"O, please, please, won't you let me stay here a few minutes, and tell me
what to do? I am so tired, and I have had such a dreadful, awful time!"
"Why, dearie me!" said the old lady. "Of course I will. Poor child; sit
right down in this rocking-chair, and have a good cry. I'll get you a
glass of water and something to eat, and then you shall tell me all about
it."
She brought the water, and a tray with nice broad slices of brown bread
and butter, a generous piece of apple pie, some cheese, and a glass
pitcher of creamy milk.
Elizabeth drank the water, but before she could eat she told the terrible
tale of her last adventure. It seemed awful for her to believe, and she
felt she must have help somewhere. She had heard there were bad people in
the world. In fact, she had seen men who were bad, and once a woman had
passed their ranch whose character was said to be questionable. She wore a
hard face, and could drink and swear like the men. But that sin should be
in this form, with pretty girls and pleasant, wheedling women for agents,
she had never dreamed; and this in the great, civilized East!

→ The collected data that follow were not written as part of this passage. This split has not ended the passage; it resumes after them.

$ cat src/rtl/climb_pkg.sv
// Shared types and defaults for the climbing-game scroll controller.
// Latency: n/a (types and functions only); no backpressure.
package climb_pkg;

  typedef enum logic [1:0] {
    FREEFALL = 2'd0,
    ANCHORED = 2'd1,
    EDIT     = 2'd2
  } state_t;

  localparam int TOP_LIMIT_DEF = -2000;
  localparam int CENTER_X_DEF  = 512;
  localparam int CENTER_Y_DEF  = 384;

  // Clip a wide signed result into the range of a w-bit signed value.
  function automatic int saturate(input int v, input int w);
    int hi;
    int lo;
    hi = (1 << (w - 1)) - 1;
    lo = -(1 << (w - 1));
    if (v > hi) return hi;
    if (v < lo) return lo;
    return v;
  endfunction

endpackage

$ cat src/rtl/hand_select.sv
// Combinational lowest-index picker over a request vector.
// Latency: 0 clocks; no backpressure.
module hand_select #(
  parameter int N  = 2,
  parameter int AW = 1
) (
  input  logic [N-1:0]  req,
  output logic          valid,
  output logic [AW-1:0] idx
);

  always_comb begin
    valid = 1'b0;
    idx   = '0;
    for (int i = N - 1; i >= 0; i--) begin
      if (req[i]) begin
        valid = 1'b1;
        idx   = AW'(i);
      end
    end
  end

endmodule

$ cat src/rtl/climb_scroll_ctrl.sv
// Per-frame screen-origin controller: anchored drag, gravity free-fall and edit-mode pan.
// Latency: 1 clock from the sampled vsync rise to new outputs; no backpressure (one update per frame).
module climb_scroll_ctrl
  import climb_pkg::*;
#(
  parameter int NUM_HANDS  = 2,
  parameter int HX_W       = 11,
  parameter int HY_W       = 10,
  parameter int SX_W       = 12,
  parameter int SY_W       = 13,
  parameter int TOP_LIMIT  = TOP_LIMIT_DEF,
  parameter int GRAV_DIV   = 2,
  parameter int MAX_FALL   = 24,
  parameter int EDIT_SHIFT = 1,
  parameter int CENTER_X   = CENTER_X_DEF,
  parameter int CENTER_Y   = CENTER_Y_DEF,
  localparam int AW        = (NUM_HANDS > 1) ? $clog2(NUM_HANDS) : 1
) (
  input  logic                        clock_65mhz,
  input  logic                        reset,
  input  logic                        vsync,
  input  logic                        mode_edit,
  input  logic [NUM_HANDS*HX_W-1:0]   hand_x,
  input  logic [NUM_HANDS*HY_W-1:0]   hand_y,
  input  logic [NUM_HANDS-1:0]        hand_grab,
  output logic signed [SX_W-1:0]      screen_x,
  output logic signed [SY_W-1:0]      screen_y,
  output logic [AW-1:0]               anchor_idx,
  output logic                        anchor_valid,
  output logic                        falling,
  output logic                        update_strobe
);

  localparam int CW = (GRAV_DIV > 1) ? $clog2(GRAV_DIV) : 1;

  logic                   vsync_d;
  logic                   tick;
  logic [NUM_HANDS-1:0]   grab_prev;
  logic [NUM_HANDS-1:0]   pulse;
  state_t                 state;
  state_t                 state_n;
  logic                   pulse_vld;
  logic                   held_vld;
  logic [AW-1:0]          pulse_idx;
  logic [AW-1:0]          held_idx;
  logic [AW-1:0]          aidx_n;
  logic                   capture;
  logic signed [SX_W-1:0] last_x;
  logic signed [SY_W-1:0] last_y;
  logic signed [SX_W:0]   vx;
  logic signed [SX_W:0]   vx_n;
  logic signed [SY_W:0]   vy;
  logic signed [SY_W:0]   vy_n;
  logic [CW-1:0]          grav_cnt;
  logic [CW-1:0]          cnt_n;
  logic [HX_W-1:0]        hold_hx;
  logic [HY_W-1:0]        hold_hy;
  logic signed [SX_W-1:0] hold_sx;
  logic signed [SY_W-1:0] hold_sy;
  logic [HX_W-1:0]        hxa [NUM_HANDS];
  logic [HY_W-1:0]        hya [NUM_HANDS];
  int                     nx;
  int                     ny;

  assign tick  = vsync & ~vsync_d;
  assign pulse = hand_grab & ~grab_prev;

  always_comb begin
    for (int i = 0; i < NUM_HANDS; i++) begin
      hxa[i] = hand_x[i*HX_W +: HX_W];
      hya[i] = hand_y[i*HY_W +: HY_W];
    end
  end

  hand_select #(.N(NUM_HANDS), .AW(AW)) u_pulse_sel (
    .req   (pulse),
    .valid (pulse_vld),
    .idx   (pulse_idx)
  );

  hand_select #(.N(NUM_HANDS), .AW(AW)) u_held_sel (
    .req   (hand_grab),
    .valid (held_vld),
    .idx   (held_idx)
  );

  always_comb begin
    state_n = state;
    aidx_n  = anchor_idx;
    vx_n    = vx;
    vy_n    = vy;
    cnt_n   = grav_cnt;
    capture = 1'b0;
    nx      = int'(screen_x);
    ny      = int'(screen_y);

    if (mode_edit) begin
      state_n = EDIT;
      vx_n    = '0;
      vy_n    = '0;
    end else if (pulse_vld) begin
      state_n = ANCHORED;
      aidx_n  = pulse_idx;
      capture = 1'b1;
    end else if (state == ANCHORED && !hand_grab[anchor_idx] && held_vld) begin
      aidx_n  = held_idx;
      capture = 1'b1;
    end else if (!held_vld) begin
      state_n = FREEFALL;
      // Entering free-fall carries the last frame's motion as momentum.
      if (state != FREEFALL) begin
        vx_n  = (SX_W+1)'(int'(screen_x) - int'(last_x));
        vy_n  = (SY_W+1)'(int'(screen_y) - int'(last_y));
        cnt_n = '0;
      end
    end

    case (state_n)
      ANCHORED: begin
        if (!capture) begin
          nx = int'(hold_sx) - (int'(hxa[aidx_n]) - int'(hold_hx));
          ny = int'(hold_sy) - (int'(hya[aidx_n]) - int'(hold_hy));
        end
      end
      FREEFALL: begin
        nx = int'(screen_x) + int'(vx_n);
        ny = int'(screen_y) + int'(vy_n);
        if (int'(cnt_n) == GRAV_DIV - 1) begin
          cnt_n = '0;
          vy_n  = (int'(vy_n) >= MAX_FALL) ? (SY_W+1)'(MAX_FALL) : (SY_W+1)'(int'(vy_n) + 1);
        end else begin
          cnt_n = cnt_n + CW'(1);
        end
      end
      EDIT: begin
        nx = int'(screen_x) + ((int'(hxa[0]) - int'(screen_x) - CENTER_X) >>> EDIT_SHIFT);
        ny = int'(screen_y) + ((int'(hya[0]) - int'(screen_y) - CENTER_Y) >>> EDIT_SHIFT);
      end
      default: ;
    endcase

    nx = saturate(nx, SX_W);
    ny = saturate(ny, SY_W);
    if (ny > 0) begin
      ny   = 0;
      vy_n = '0;
    end
    if (ny < TOP_LIMIT) begin
      ny   = TOP_LIMIT;
      vy_n = '0;
    end
  end

  always_ff @(posedge clock_65mhz or posedge reset) begin
    if (reset) begin
      vsync_d       <= 1'b0;
      update_strobe <= 1'b0;
      grab_prev     <= '0;
      state         <= FREEFALL;
      anchor_idx    <= '0;
      anchor_valid  <= 1'b0;
      falling       <= 1'b0;
      vx            <= '0;
      vy            <= '0;
      grav_cnt      <= '0;
      last_x        <= '0;
      last_y        <= '0;
      screen_x      <= '0;
      screen_y      <= '0;
      hold_hx       <= '0;
      hold_hy       <= '0;
      hold_sx       <= '0;
      hold_sy       <= '0;
    end else begin
      vsync_d       <= vsync;
      update_strobe <= tick;
      if (tick) begin
        grab_prev    <= hand_grab;
        state        <= state_n;
        anchor_idx   <= aidx_n;
        anchor_valid <= (state_n == ANCHORED);
        falling      <= (state_n == FREEFALL);
        vx           <= vx_n;
        vy           <= vy_n;
        grav_cnt     <= cnt_n;
        last_x       <= screen_x;
        last_y       <= screen_y;
        screen_x     <= SX_W'(nx);
        screen_y     <= SY_W'(ny);
        if (capture) begin
          hold_hx <= hxa[aidx_n];
          hold_hy <= hya[aidx_n];
          hold_sx <= screen_x;
          hold_sy <= screen_y;
        end
      end
    end
  end

endmodule

$ cat config.mk
export PLATFORM = sky130hd
export DESIGN_NAME = climb_scroll_ctrl
export DESIGN_NICKNAME = d
export VERILOG_FILES = /design/src/rtl/climb_pkg.sv /design/src/rtl/hand_select.sv /design/src/rtl/climb_scroll_ctrl.sv
export SDC_FILE = /design/constraint.sdc
export NUM_CORES = 1
export LEC_CHECK = 0
export CAP_MARGIN = 20
export CORE_MARGIN = 2
export CORE_UTILIZATION = 41
export DETAILED_ROUTE_END_ITERATION = 12
export GPL_ROUTABILITY_DRIVEN = 1
export PLACE_DENSITY = 0.7
export SYNTH_ARGS = -nofsm -noshare
export SYNTH_HDL_FRONTEND = slang
export SYNTH_SLANG_ARGS = --single-unit
$ cat constraint.sdc
create_clock -name clock_65mhz -period 6.7 [get_ports clock_65mhz]
set_input_delay 1.34 -clock clock_65mhz [delete_from_list [all_inputs] [get_ports clock_65mhz]]
set_output_delay 1.34 -clock clock_65mhz [all_outputs]
set_load 0.005 [all_outputs]
; ---- After elaboration in Yosys (flattened, before gate mapping)
; Index checks and enable logic that the tools add are counted.
[word_totals]
word_cells = 123
reg_bits = 133
in_bits = 48
out_inout_bits = 29
[classes]
addsub = 16
n_mux = 66
bitwise = 5
n_eq_ne = 3
n_reduce_logical = 6
magnitude_cmp = 9
[ops]
columns = operator, n
row1 = $mux W32, 6
row2 = $pmux W32 S3, 2
row3 = $mux W14, 10
row4 = $mux W13, 6
row5 = $lt A32 B12 Y1 const B, 2
row6 = $mux W12, 4
row7 = $mux W11, 4
row8 = $sub A12 B12 Y13, 3
row9 = $gt A32 B1 Y1 const B, 1
row10 = $gt A32 B12 Y1 const B, 1
row11 = $gt A32 B13 Y1 const B, 1
row12 = $lt A32 B13 Y1 const B, 1
row13 = $add A13 B14 Y15, 2
row14 = $mux W10, 3
row15 = $add A12 B13 Y14, 2
row16 = $mux W1, 27
row17 = $sub A14 B10 Y15 const B, 1
row18 = $add A14 B2 Y14 const B, 1
row19 = $ge A14 B6 Y1 const B, 1
row20 = $sub A11 B13 Y14, 1
row21 = $sub A13 B11 Y14, 1
row22 = $sub A13 B11 Y14 const B, 1
row23 = $sub A13 B13 Y14, 1
row24 = $sub A11 B11 Y12, 1
row25 = 17 further kinds, 22

; ---- Longest topological paths before layout
; Gate-level depths: netlist of the first run.
[logic_depth]
word_depth = 25
depth_mapped = 34
ltp_nobuf = 31

; ---- Hierarchy
; A second synthesis of the first run with hierarchy kept.
[unflattened]
cells_unflattened = 1602
hier_area_um2 = 12560.8
[modules_own_cells]
columns = mod, cells_each, instances, area_per_inst_um2
row1 = climb_scroll_ctrl, 1598, 1, 12530.8
row2 = hand_select, 2, 2, 15.0

; ---- Least setup slack after synthesis of the first run
; No wires, ideal clock.
[synth_path]
kind = input-to-reg
from = in hand_grab[0]
to = reg vy[10]
arrival_time_ns = 7.038
setup_slack_ns = -0.467
setup_time_ns = 0.129
stages = 30
path_buffers = 2
required_time_ns = 6.571
path_cell_list = buf_6 or3b_1 a21oi_2 nand2_1 o21ai_0 nand2_1 and3_1 a21oi_1 clkbuf_1 mux2_2 ha_1 nor2b_1 o21ai_0 a21oi_1 o21ai_0 a21oi_1 o21ai_0 nand2b_1 a21o_1 a21o_1 ha_1 a21oi_1 nor4b_1 a21oi_1 mux2i_1 nand2_1 o22a_1 o311a_1 o21ai_4 o21ai_1
[synth_via]
elab_chain_cells = 25
elab_cells_between_ends = 59
[synth_lines]
columns = item, line
row1 = from (decl), climb_scroll_ctrl.sv:25  ; input logic [NUM_HANDS-1:0] hand_grab,
row2 = $mux W1 (implied by the code) (2 in series), climb_scroll_ctrl.sv:105  ; end else if (state == ANCHORED && !hand_grab[anchor_idx] && held_vld) begin
row3 = $logic_not A1 Y1, climb_scroll_ctrl.sv:105
row4 = $logic_and A1 B1 Y1 (2 in series), climb_scroll_ctrl.sv:105
row5 = $mux W1, climb_scroll_ctrl.sv:105
row6 = $mux W1, climb_scroll_ctrl.sv:101  ; end else if (pulse_vld) begin
row7 = $mux W1, climb_scroll_ctrl.sv:97  ; if (mode_edit) begin
row8 = $not A1 Y2 (implied by the code), climb_scroll_ctrl.sv:122  ; ny = int'(hold_sy) - (int'(hya[aidx_n]) - int'(hold_hy));
row9 = $mux W10 (implied by the code) (3 in series), climb_scroll_ctrl.sv:122
row10 = [5 not listed], n/a
row11 = $mux W12 / $mux W1 (equally long branches), "climb_pkg.sv:21, climb_pkg.sv:22"
row12 = $mux W32 / $mux W1 (equally long branches), climb_pkg.sv:22  ; if (v < lo) return lo;
row13 = $mux W32, climb_pkg.sv:23  ; return v;
row14 = $mux W32, climb_pkg.sv:22
row15 = $gt A32 B1 Y1, climb_scroll_ctrl.sv:144  ; if (ny > 0) begin
row16 = $mux W32, climb_scroll_ctrl.sv:144
row17 = $lt A32 B12 Y1, climb_scroll_ctrl.sv:148  ; if (ny < TOP_LIMIT) begin
row18 = $mux W14 *, climb_scroll_ctrl.sv:148
row19 = to (signal assigned), climb_scroll_ctrl.sv:184  ; vy <= vy_n;
row20 = to (decl), climb_scroll_ctrl.sv:52  ; logic signed [SY_W:0] vy;
; Mark *: on every way between the ends. The rest lies on a longest branch, timed or not. The select of a mux whose other input is x is not followed.
; A chain may end at the register's enable or synchronous reset.

; ---- Worst setup path in the final report of the first run
[layout_path]
from = in hand_grab[0]
to = reg vy[11]
; Same word-level chain as after synthesis.

==> results.md, run 1 <==
- Status: finished, final reports clean
- Critical R2R Capture: vy[11]
- RR Startpoint: anchor_idx
- Final setup vio count: 0
- Die width: 179.1 um
- Critical Path Source Type: input pin
- Setup crit end kind: flop
- Mapped Area: 0.01257 mm2
- Sink Count: 133
- CTS tree: done
- Worst IR Drop VDD: 0.2658 mV
- Fill count: 2,848
- Pin count of the biggest net entering global routing: 97
- Min-delay worst type: reg2reg
- Row cnt: 64
- Hold-critical path depth: 2
- Setup TNS: 0 ps
- Yosys reg bits: 133
- Dpl ws: -1134 ps
- Clk buf depth: 2
- Mapped Nets: 1,725
- Crit-path max cell delay: 380 ps
- Fin Hold WS: 482.8 ps
- Worst slew pin tran: 1002 ps
- Fmax: 150.4 MHz
- Max-slew headroom: 32.68%
- Period utilisation layout: 99.22%
- Clock Root Buffer: clkbuf_16
- Design Area, Final: 0.01613 mm2
- Crit path to: vy[11]
- CTS H-Tree Depth: 4
- Die Height: 179.1 um
- Crit path kind: in2reg
- Final GP Congestion: 0.9397
- Die ar.: 0.03208 mm2
- Post-layout util: 53.01%
- Initial antenna violation count: 0
- Top Ports: 77
- Part of the power in the clock network: 11.2%
- Ys async rst share: 100.0%
- Worst path top cell family by delay: compound AO/OA/AOI/OAI gates
- Int Power: 4.861 mW
- Final nets: 1,938
- Final total power: 9.072 mW
- Worst path slowest cell: or3b_4
- Pleak: 7.368 nW
- Unrepaired setup endpoints after global routing: true
- GRT overflow: 0
- Min Clock Period, post-route: 6648 ps
- Core footprint: 0.03043 mm2
- Reg clk slew, reported paths: 60 ps
- Crit path from: hand_grab[0]
- Initial DRC count: 866
- Leading cell type in the layout, fill and taps excluded: nand2_1
- Worst Path Required: 7060 ps
- Crit path depth: 34
- Max Transition Viols Final: 0
- Final worst slack: 52.33 ps
- DRC viols: 0
- EDFF count, synth: 0
- Placed Instances: 2,096
- Min-Delay Startpoint: vx[4]
- Most used DFF post-synth: dfrtp_1
- Most frequent cells in the layout: nand2_1, buf_4, dfrtp_1, inv_1, ha_1
- Syn_area_per_cell: 8.238 um2
- Layout Cells excl Fill: 2,147
- Routed vias: 12,080
- Buf/Inv on CP: 8
- DP Area: 0.01480 mm2
- Number of cells produced by synthesis: 1,526
- Layout Skew: 13.04 ps
- Starting Density: 41.31%
- Sequential share of power: 14.7%
- Netlist cell types: 93
- DP HPWL: 28,240 um
- Sequential element share of the synthesized area: 26.48%
- Gr usage total: 24.39%
- Final Hold Viols: 0
- Critical path fanouts, max: 8
- P&R area growth vs syn: 28.31%
- Power Dens Cells: 562.5 mW/mm2
- Switch Pwr: 4.211 mW
- Initial DRT Pass Iterations: 5
- Clock Latency Late Sink: 450 ps
- Layout cells sized above 1: 20.96%
- Logic gate share of total power: 74.1%
- Worst reg2reg path depth: 33
- CTS Buf Count: 17
- Vias in the first global route: 11,820
- Port Buffers: 76
- CP arrival: 7010 ps
- Global-route wire length before repair: 61,220 um
- Sw Ratio: 46.41%
- Routed wire per std cell: 18.04 um
- Routed WL: 38,740 um
- Post-route antenna net violation count: 0
- Max-cap violations: 0
- Synth warn: 0
- FF-to-FF setup slack: 610 ps
- Post-DR vias/cell: 5.624
- Ant. Diodes: 0
-- per-layer routing --
layer,track usage (%),wire [um]
met5,0,0
met4,9.308,1311
met3,3.393,1715
met2,42.48,19360
met1,30.51,16350
-- state kept, by name, indices dropped and copies added (netlist names), 2 cells and up --
name       count
hold_sy       13
hold_sx       12
hold_hx       11
hold_hy       10
grab_prev      2
last_x        12
vx            13
screen_x      12
screen_y      13
last_y        13
state          2
vy            14
-- what timing repair did --
item	4_1_cts	5_1_grt
hold buffers	0	0
buffers inserted	9	11
cloned	1	0
hold endpoints to repair	0	0
gates resized for setup	43	84
setup endpoints to repair	36	37
pin swaps	41	56
-- power groups by stage --
stage	combinational [mW]	sequential, mW	clock (mW)
2_1_floorplan	4.08	1.23	0
3_3_place_gp	5.90	1.33	0
3_5_place_dp	6.03	1.34	0
4_1_cts	6.27	1.33	1.02
5_1_grt	7.38	1.36	1.06
6_report	6.73	1.33	1.01
-- cell usage after synthesis (7+ instances only) --
library cell | number | share of area, %
o21bai_1 | 8 | 0.48
nor3_1 | 21 | 0.84
o21ai_0 | 137 | 5.5
nand2_1 | 173 | 5.2
fa_1 | 10 | 1.6
o221ai_1 | 11 | 0.77
mux2_2 | 41 | 3.7
nor2b_1 | 19 | 0.95
or2_2 | 9 | 0.45
o22ai_1 | 9 | 0.45
nand4_1 | 8 | 0.40
a211oi_1 | 7 | 0.42
o2111ai_1 | 7 | 0.49
a31oi_1 | 13 | 0.65
o21a_1 | 15 | 0.90
nand2b_1 | 37 | 1.8
nor4_1 | 8 | 0.40
xor2_1 | 41 | 2.9
o31ai_1 | 8 | 0.48
inv_1 | 131 | 3.9
o211ai_1 | 10 | 0.60
a21oi_1 | 99 | 3.9
or3_1 | 7 | 0.35
and3_1 | 14 | 0.70
nor2_1 | 96 | 2.9
dfrtp_1 | 133 | 26
o21ai_1 | 14 | 0.56
xnor2_1 | 40 | 2.8
mux2i_1 | 9 | 0.72
ha_1 | 141 | 14
buf_1 | 9 | 0.27
a21o_1 | 40 | 2.4
nand3_1 | 32 | 1.3
clkbuf_1 | 34 | 1.0
-- tightest hold or removal path: stages, from the launching register on --
cell     delay (ps)
dfrtp_1         350
nand2_1          50
nand2_1          60
-- cell families (layout without fill, tap and decap cells) --
family | Yosys count | after routing | synth area share (%)
AOI/OAI and AO/OA | 460 | 460 | 23.71
xor gates and xnor gates | 81 | 81 | 5.643
adders and majority gates | 151 | 151 | 15.63
buffers and inverters | 184 | 409 | 5.832
DFF | 133 | 133 | 26.48
muxes | 50 | 50 | 4.389
and+or+nand+nor | 467 | 467 | 18.32
-- cell type report --
cell class / instances / area, um2 / share of cell area [%]
Clock inverter: 12 / 153.9 / 0.9542
Clock buffer: 19 / 452.9 / 2.808
Tap cell: 396 / 495.5 / 3.072
Sequential cell: 133 / 3328 / 20.63
Timing Repair Buffer: 246 / 2097 / 13.00
Inverter: 132 / 500.5 / 3.103
Multi-Input combinational cell: 1209 / 9101 / 56.43
-- worst min path at each step --
stage,slack [ps],end
floorplan,450,vx[4]
global placement,460,vx[4]
detailed placement,470,vy[11]
CTS,490,vx[4]
global route,510,vy[7]
finish,480,vx[4]
Power figures use the tool's default switching activity.
==> inputs of run 2 (changes only) <==
Settings changed: CAP_MARGIN 20 to unset, DONT_BUFFER_PORTS set to 1, PLACE_DENSITY 0.7 to 0.66.
==> results.md, run 2 (synthesis results as in run 1) <==
- Final setup vio count: 0 (unchanged)
- Min-delay worst type: reg2reg
- Worst slew pin tran: 925.5 ps (-76.82 ps)
- Final total power: 8.391 mW (-7.5%)
- Max reg flops: 14 (unchanged)
- Reg clk slew, reported paths: 70 ps (about the same)
- Final GP Congestion: 0.8598 (-8.5%)
- Pin count of the biggest net entering global routing: 84 (-13%)
- Starting Density: 41.31% (unchanged)
- Clock Latency Late Sink: 450 ps (about the same)
- Critical Path Source Type: input pin
- Core footprint: 0.03043 mm2 (unchanged)
- Initial DRC count: 751 (-13%)
- CTS H-Tree Depth: 4 (unchanged)
- Most frequent cells in the layout: nand2_1, ha_1, dfrtp_1, inv_1, o21ai_0
- Footprint of the multi-input gates: 0.008879 mm2 (-2.4%)
- GRT overflow: 0 (unchanged)
- Setup crit end kind: flop
- Largest Register: vy
- Worst Path Required: 7070 ps (about the same)
- Final worst slack: 209.7 ps (+157.4 ps)
- Worst IR Drop VDD: 0.2495 mV (-6.1%)
- Clk buf depth: 2 (unchanged)
- Global-route wire length before repair: 57,970 um (-5.3%)
- Fill count: 2,933 (+3.0%)
- CTS Buf Count: 17 (unchanged)
- Initial antenna violation count: 0 (unchanged)
- Port Buffers: 0 (-100%)
- RR Startpoint: anchor_idx
- WHS Endpoint: vx[4]
- Row cnt: 64 (unchanged)
- Die ar.: 0.03208 mm2 (unchanged)
- Gr usage total: 23.24% (-1.2 points)
- Die Height: 179.1 um (unchanged)
- Min-Delay Startpoint: vx[4]
- Sequential Area: 0.003328 mm2 (unchanged)
- Buf/Inv on CP: 4 (-4)
- Sink Count: 133 (unchanged)
- DP HPWL: 27,320 um (-3.2%)
- Critical R2R Capture: vy[5]
- Worst path top cell family by delay: compound AO/OA/AOI/OAI gates
- Hold-critical path depth: 2 (unchanged)
- Crit path kind: in2reg
- Worst path slowest cell: or3b_4
- Final nets: 1,805 (-6.9%)
- Die width: 179.1 um (unchanged)
- Period utilisation layout: 96.87% (-2.3 points)
- Initial DRT Pass Iterations: 5 (unchanged)
- Power Dens Cells: 571.7 mW/mm2 (+1.6%)
- Status: finished, final reports clean
- P&R area growth vs syn: 16.75%
- Post-DR vias/cell: 5.667 (+0.77%)
- Fmax: 154.1 MHz (+2.4%)
- Clock Root Buffer: clkbuf_16
- Fin Hold WS: 477.2 ps (-5.571 ps)
- Layout cells sized above 1: 17.29% (-3.7 points)
- CP arrival: 6860 ps (-150 ps)
- Max-slew headroom: 37.84% (+5.2 points)
- Top Ports: 77 (unchanged)
- FF-to-FF setup slack: 640 ps (+30 ps)
- Post-layout util: 48.23% (-4.8 points)
- Final Hold Viols: 0 (unchanged)
- CTS tree: done
- Post-route antenna net violation count: 0 (unchanged)
- Layout Skew: 14.66 ps (+1.621 ps)
- Leading cell type in the layout, fill and taps excluded: nand2_1
- Routed WL: 36,840 um (-4.9%)
- Min Clock Period, post-route: 6490 ps (-157.4 ps)
- Worst reg2reg path depth: 33 (unchanged)
- Critical path fanouts, max: 10 (+2)
- Pleak: 6.722 nW (-8.8%)
- Max Transition Viols Final: 0 (unchanged)
- Routed vias: 11,420 (-5.4%)
- Dpl ws: -486.0 ps (+648.1 ps)
- DRC viols: 0 (unchanged)
- Routed wire per std cell: 18.28 um (+1.3%)
- Vias in the first global route: 11,040 (-6.6%)
- Max-cap violations: 0 (unchanged)
- # hold bufs at CTS: 0 (unchanged)
- Ant. Diodes: 0 (unchanged)
- Crit-path max cell delay: 380 ps (about the same)
-- run 2: area by class of cell --
cell class | count | share of cell area (%)
Timing Repair Buffer | 112 | 5.882
Multi-Input combinational cell | 1210 | 60.49
Sequential cell | 133 | 22.68
Inverter | 132 | 3.410
Clock buffer | 17 | 2.899
Tap cell | 396 | 3.376
Clock inverter | 15 | 1.262
-- run 2: power by group --
part / total [mW] / internal [mW] / switching (mW)
registers: 1.32 / 1.04 / 0.274
clock network: 0.996 / 0.537 / 0.460
logic: 6.08 / 2.80 / 3.28
-- run 2: what timing repair did --
item,in CTS,in global routing
pin swaps,0,23
gates cloned,0,2
setup buffers,1,9
gates resized for setup,1,58
setup endpoints to repair,5,36
-- run 2: metrics by stage --
step,setup TNS [ps],cell area [um2],cells
final,0,14680,2015
after global routing,-863.7,14680,2015
after CTS,0,14310,2004
after detailed placement,-14360,13690,1971
after global placement,-10500,13690,1971
after floorplan,-737.3,12640,1526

Almost
better would it have been to remain in the desert alone, and risk the
pursuit of that awful man, than to come all this way to find the world
gone wrong.
The old lady was horrified, too. She had heard more than the girl of
licensed evil; but she had read it in the paper as she had read about the
evils of the slave-traffic in Africa, and it had never really seemed true
to her. Now she lifted up her hands in horror, and looked at the beautiful
girl before her with something akin to awe that she had been in one of
those dens of iniquity and escaped. Over and over she made the girl tell
what was said, and how it looked, and how she pointed her pistol, and how
she got out; and then she exclaimed in wonder, and called her escape a
miracle.
They were both weary from excitement when the tale was told. Elizabeth ate
her lunch; then the old lady showed her where to put the horse, and made
her go to bed. It was only a wee little room with a cot-bed white as snow
where she put her; but the roses peeped in at the window, and the box
covered with an old white curtain contained a large pitcher of fresh
water and a bowl and soap and towels. The old lady brought her a clean
white nightgown, coarse and mended in many places, but smelling of rose
leaves; and in the morning she tapped at the door quite early before the
girl was up, and came in with an armful of clothes.